- **Your task**: Please return every line below that contains the string "psel".

- **Recorded data**:
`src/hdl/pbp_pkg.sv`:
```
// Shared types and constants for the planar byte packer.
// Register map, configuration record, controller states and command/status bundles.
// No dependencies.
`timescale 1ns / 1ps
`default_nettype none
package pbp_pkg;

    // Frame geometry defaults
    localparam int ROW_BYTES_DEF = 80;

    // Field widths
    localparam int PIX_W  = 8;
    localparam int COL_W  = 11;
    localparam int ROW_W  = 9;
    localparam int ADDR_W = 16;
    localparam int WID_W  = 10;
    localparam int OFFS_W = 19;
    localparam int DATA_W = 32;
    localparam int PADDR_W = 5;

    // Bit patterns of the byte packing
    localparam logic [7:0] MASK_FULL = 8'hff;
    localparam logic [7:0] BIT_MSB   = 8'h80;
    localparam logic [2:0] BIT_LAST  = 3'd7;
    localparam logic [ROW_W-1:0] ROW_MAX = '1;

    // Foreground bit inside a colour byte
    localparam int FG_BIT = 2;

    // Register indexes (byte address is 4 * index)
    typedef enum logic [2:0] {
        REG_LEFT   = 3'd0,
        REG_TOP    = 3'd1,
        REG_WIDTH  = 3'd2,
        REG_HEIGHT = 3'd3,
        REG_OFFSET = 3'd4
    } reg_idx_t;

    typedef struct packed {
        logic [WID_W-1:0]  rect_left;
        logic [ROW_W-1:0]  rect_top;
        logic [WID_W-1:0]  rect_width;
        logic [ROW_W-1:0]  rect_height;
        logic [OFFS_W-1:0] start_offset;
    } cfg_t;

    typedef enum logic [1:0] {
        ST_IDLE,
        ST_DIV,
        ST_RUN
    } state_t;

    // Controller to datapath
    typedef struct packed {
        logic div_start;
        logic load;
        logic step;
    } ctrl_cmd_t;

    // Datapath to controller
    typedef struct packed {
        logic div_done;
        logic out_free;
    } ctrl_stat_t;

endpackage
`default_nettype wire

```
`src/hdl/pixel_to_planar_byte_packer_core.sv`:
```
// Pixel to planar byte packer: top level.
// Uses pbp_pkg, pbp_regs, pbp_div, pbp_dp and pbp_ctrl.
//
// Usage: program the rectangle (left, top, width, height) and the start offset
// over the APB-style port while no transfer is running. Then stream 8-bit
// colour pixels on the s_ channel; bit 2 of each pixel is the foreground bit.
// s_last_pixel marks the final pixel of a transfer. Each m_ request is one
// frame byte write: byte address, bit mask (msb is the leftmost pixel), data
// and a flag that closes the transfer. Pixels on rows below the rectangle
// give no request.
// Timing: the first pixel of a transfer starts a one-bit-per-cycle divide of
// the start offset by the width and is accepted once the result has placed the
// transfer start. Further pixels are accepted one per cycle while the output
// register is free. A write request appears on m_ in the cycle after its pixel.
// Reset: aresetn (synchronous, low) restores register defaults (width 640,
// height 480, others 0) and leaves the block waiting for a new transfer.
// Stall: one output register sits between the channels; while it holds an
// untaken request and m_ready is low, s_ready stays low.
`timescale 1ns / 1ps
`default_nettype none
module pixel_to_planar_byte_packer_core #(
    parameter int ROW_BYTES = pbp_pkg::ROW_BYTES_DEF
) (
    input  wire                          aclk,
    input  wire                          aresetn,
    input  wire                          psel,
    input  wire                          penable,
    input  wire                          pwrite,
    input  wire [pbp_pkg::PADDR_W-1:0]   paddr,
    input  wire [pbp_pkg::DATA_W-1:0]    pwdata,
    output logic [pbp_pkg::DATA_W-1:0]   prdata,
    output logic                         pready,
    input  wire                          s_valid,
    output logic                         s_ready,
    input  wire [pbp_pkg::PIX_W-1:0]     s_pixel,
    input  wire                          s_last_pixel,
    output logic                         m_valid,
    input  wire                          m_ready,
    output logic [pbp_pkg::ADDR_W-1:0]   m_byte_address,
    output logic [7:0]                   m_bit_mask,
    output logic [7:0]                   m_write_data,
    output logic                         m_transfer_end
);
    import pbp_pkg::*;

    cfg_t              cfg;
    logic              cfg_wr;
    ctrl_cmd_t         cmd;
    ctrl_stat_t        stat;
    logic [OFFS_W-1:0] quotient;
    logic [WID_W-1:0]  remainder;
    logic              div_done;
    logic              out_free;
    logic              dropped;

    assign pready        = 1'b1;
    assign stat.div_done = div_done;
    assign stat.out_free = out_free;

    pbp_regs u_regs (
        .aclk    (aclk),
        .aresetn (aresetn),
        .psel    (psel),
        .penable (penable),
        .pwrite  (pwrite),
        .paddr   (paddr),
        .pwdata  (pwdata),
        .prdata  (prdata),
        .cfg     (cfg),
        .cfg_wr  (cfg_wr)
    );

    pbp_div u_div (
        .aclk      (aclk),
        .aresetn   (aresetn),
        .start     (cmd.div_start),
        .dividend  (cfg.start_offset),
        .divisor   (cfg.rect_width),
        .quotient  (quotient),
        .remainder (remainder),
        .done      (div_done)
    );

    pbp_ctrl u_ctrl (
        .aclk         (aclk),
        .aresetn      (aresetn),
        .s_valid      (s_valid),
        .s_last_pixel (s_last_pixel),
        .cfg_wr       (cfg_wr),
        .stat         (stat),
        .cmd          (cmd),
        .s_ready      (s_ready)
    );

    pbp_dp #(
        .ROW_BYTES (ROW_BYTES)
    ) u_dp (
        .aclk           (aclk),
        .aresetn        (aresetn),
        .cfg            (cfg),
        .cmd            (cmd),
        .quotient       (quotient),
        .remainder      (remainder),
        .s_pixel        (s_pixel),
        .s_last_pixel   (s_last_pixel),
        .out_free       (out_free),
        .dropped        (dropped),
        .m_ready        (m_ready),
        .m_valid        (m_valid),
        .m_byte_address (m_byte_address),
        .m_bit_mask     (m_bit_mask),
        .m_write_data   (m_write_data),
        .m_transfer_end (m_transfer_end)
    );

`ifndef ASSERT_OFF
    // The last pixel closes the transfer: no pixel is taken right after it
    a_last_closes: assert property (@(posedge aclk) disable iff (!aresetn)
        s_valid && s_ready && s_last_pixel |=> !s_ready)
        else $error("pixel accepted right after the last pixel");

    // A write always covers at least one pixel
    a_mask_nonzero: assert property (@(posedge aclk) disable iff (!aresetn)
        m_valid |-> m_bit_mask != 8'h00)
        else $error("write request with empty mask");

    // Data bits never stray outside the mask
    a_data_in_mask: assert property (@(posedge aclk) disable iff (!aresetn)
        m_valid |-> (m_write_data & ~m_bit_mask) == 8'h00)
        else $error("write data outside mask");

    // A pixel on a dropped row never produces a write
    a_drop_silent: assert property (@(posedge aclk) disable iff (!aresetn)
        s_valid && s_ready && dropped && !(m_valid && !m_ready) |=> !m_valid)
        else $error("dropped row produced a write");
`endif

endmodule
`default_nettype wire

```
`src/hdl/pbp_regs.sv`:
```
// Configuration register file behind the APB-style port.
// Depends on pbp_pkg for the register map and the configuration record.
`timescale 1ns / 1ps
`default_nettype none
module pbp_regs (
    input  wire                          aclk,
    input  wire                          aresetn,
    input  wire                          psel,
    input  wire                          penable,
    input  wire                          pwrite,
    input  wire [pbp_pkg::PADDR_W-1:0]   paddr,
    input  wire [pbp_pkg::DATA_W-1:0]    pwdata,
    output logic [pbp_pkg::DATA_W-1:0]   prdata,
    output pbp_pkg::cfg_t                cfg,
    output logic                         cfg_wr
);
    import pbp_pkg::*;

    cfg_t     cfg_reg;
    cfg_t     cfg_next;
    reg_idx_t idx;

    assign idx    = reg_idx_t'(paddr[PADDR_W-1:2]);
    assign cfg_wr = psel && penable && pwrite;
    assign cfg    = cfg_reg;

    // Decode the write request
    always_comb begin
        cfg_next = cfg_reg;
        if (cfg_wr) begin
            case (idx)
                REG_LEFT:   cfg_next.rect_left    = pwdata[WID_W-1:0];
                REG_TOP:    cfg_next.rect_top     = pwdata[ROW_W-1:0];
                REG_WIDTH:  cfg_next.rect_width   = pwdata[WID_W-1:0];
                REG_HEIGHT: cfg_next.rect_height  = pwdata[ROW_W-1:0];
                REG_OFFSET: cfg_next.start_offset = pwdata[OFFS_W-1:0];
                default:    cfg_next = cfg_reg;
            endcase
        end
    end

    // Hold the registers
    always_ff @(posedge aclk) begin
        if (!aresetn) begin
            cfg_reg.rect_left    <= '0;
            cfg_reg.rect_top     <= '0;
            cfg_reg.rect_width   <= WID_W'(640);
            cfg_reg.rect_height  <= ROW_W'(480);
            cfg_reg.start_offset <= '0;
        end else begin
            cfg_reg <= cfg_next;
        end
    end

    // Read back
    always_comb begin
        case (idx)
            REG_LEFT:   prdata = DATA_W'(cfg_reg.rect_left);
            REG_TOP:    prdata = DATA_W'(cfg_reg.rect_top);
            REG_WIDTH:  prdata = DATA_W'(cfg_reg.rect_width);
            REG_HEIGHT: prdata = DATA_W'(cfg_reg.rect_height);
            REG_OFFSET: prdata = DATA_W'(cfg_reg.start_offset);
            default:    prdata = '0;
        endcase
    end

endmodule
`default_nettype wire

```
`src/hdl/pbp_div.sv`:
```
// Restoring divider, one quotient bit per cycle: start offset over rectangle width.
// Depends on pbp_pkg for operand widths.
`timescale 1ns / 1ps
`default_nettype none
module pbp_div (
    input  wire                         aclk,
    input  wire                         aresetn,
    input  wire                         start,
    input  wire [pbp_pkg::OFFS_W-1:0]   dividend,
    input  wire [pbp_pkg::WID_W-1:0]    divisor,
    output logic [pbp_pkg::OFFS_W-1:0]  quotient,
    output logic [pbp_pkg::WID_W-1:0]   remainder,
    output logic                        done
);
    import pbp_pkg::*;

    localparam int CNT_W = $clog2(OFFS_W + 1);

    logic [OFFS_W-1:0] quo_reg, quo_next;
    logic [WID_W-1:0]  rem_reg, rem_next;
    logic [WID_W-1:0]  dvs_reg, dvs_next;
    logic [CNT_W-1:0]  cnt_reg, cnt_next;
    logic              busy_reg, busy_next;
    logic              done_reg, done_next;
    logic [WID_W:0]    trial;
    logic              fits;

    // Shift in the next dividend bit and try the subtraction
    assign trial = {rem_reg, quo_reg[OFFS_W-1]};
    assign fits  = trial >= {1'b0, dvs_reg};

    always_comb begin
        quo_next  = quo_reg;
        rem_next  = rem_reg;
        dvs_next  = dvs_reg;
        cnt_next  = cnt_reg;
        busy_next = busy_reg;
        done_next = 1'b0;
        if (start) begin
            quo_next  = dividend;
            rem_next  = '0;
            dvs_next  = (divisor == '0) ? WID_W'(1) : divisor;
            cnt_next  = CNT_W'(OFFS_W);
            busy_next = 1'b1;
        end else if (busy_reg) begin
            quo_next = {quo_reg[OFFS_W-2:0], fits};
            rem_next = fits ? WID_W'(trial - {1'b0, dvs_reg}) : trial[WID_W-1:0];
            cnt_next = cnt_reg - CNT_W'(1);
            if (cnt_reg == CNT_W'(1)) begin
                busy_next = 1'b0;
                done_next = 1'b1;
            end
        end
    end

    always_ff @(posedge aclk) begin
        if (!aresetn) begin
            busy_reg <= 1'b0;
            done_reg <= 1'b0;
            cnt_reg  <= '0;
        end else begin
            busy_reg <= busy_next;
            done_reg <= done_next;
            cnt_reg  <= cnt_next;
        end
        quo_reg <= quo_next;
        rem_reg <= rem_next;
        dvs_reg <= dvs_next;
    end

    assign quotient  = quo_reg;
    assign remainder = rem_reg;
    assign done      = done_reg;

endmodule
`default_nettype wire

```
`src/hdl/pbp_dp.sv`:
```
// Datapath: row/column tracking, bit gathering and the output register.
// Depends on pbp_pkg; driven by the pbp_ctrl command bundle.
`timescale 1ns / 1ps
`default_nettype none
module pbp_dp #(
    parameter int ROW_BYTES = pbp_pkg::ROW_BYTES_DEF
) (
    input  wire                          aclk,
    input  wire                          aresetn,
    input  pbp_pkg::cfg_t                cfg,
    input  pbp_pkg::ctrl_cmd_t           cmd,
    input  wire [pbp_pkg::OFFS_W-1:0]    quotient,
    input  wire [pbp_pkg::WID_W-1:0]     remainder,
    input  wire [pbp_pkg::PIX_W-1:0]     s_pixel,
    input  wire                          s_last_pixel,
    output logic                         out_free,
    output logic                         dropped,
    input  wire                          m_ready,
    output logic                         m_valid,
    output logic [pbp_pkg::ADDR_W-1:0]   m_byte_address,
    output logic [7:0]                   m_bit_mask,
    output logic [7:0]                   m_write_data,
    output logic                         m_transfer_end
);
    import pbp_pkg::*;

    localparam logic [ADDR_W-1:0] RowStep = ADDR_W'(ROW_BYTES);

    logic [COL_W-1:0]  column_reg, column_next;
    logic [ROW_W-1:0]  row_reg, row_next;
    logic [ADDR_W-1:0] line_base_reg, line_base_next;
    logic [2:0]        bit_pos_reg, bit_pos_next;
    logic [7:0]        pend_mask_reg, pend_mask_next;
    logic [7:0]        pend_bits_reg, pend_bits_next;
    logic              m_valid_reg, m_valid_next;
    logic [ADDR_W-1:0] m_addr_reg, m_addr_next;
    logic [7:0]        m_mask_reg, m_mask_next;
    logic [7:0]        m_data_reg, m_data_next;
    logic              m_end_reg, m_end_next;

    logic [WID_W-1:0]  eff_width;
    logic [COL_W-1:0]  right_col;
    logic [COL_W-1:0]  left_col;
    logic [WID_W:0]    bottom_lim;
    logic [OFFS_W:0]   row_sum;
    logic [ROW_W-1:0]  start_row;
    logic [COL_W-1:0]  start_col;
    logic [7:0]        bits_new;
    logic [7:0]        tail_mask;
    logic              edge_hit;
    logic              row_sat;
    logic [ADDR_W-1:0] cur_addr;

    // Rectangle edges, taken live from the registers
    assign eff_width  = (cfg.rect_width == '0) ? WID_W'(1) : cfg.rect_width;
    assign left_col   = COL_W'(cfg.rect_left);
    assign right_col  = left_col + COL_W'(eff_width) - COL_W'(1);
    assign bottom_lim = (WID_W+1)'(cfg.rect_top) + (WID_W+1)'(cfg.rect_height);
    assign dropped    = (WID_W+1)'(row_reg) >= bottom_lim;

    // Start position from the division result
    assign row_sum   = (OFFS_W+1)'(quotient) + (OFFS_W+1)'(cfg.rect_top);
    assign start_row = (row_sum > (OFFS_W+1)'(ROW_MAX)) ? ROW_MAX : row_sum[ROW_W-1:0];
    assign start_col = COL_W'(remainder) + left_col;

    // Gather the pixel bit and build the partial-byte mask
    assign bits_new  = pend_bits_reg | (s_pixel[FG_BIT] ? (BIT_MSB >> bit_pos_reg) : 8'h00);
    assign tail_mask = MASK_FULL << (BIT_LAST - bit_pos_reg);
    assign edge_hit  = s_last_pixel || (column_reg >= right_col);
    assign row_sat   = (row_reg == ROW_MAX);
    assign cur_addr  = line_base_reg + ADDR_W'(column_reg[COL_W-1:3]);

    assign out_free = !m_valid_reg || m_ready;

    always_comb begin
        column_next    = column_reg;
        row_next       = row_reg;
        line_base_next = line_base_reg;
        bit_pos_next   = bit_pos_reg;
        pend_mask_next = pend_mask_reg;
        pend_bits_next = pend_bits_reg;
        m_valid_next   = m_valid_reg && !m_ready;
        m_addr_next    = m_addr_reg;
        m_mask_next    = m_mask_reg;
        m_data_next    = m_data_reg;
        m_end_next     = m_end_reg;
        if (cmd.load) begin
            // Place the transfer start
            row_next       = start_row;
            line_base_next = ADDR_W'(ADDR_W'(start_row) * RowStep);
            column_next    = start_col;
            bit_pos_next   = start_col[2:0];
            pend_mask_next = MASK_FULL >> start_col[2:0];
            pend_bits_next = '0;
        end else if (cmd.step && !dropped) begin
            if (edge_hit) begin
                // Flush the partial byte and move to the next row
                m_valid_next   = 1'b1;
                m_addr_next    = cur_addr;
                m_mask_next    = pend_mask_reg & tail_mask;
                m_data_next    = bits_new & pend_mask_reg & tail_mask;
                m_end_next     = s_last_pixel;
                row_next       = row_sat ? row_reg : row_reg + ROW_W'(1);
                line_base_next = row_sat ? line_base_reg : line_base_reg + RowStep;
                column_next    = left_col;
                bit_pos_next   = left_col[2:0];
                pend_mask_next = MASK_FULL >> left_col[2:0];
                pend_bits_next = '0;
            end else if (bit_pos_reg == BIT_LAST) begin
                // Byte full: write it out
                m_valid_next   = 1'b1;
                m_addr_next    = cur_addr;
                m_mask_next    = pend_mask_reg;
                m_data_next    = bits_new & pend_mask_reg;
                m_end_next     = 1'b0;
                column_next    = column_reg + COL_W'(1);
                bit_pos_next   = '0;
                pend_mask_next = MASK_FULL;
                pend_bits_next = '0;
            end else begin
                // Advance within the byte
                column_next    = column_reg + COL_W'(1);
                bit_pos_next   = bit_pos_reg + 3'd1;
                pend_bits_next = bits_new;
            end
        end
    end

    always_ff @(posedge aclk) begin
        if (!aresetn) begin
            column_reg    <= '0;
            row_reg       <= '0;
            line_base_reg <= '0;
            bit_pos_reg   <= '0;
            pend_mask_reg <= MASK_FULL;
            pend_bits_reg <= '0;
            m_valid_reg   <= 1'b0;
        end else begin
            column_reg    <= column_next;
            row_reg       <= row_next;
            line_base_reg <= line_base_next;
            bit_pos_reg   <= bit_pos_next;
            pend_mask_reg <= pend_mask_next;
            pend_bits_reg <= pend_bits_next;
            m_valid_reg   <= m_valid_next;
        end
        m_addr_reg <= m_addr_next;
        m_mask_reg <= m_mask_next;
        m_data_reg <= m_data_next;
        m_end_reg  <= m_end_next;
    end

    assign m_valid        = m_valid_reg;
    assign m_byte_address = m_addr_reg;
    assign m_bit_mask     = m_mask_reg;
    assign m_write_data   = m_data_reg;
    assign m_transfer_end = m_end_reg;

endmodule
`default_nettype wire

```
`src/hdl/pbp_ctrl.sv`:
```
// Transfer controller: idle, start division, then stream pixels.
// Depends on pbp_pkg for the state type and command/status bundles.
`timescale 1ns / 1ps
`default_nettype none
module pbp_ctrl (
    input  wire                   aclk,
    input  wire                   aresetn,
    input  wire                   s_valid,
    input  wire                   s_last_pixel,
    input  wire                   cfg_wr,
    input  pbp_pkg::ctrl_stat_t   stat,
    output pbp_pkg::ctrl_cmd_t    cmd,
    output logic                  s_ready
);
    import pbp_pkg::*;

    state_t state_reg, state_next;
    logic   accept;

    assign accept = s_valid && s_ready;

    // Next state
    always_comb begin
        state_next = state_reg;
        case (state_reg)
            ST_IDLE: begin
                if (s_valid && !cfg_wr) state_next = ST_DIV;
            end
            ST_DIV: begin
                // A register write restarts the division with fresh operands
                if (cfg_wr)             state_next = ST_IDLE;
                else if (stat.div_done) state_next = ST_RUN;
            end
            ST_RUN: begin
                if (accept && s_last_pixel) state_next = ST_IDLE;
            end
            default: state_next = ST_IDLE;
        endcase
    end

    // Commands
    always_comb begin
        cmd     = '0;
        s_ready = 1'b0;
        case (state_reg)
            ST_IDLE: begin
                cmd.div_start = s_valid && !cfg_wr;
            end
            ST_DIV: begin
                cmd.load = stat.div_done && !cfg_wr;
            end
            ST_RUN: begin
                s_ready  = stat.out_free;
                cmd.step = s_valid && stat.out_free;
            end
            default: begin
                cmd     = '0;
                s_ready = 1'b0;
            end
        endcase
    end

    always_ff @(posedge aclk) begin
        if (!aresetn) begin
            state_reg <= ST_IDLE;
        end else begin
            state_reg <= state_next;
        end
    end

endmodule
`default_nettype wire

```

- **Completed exercise**:
    input  wire                          psel,
        .psel    (psel),
    input  wire                          psel,
    assign cfg_wr = psel && penable && pwrite;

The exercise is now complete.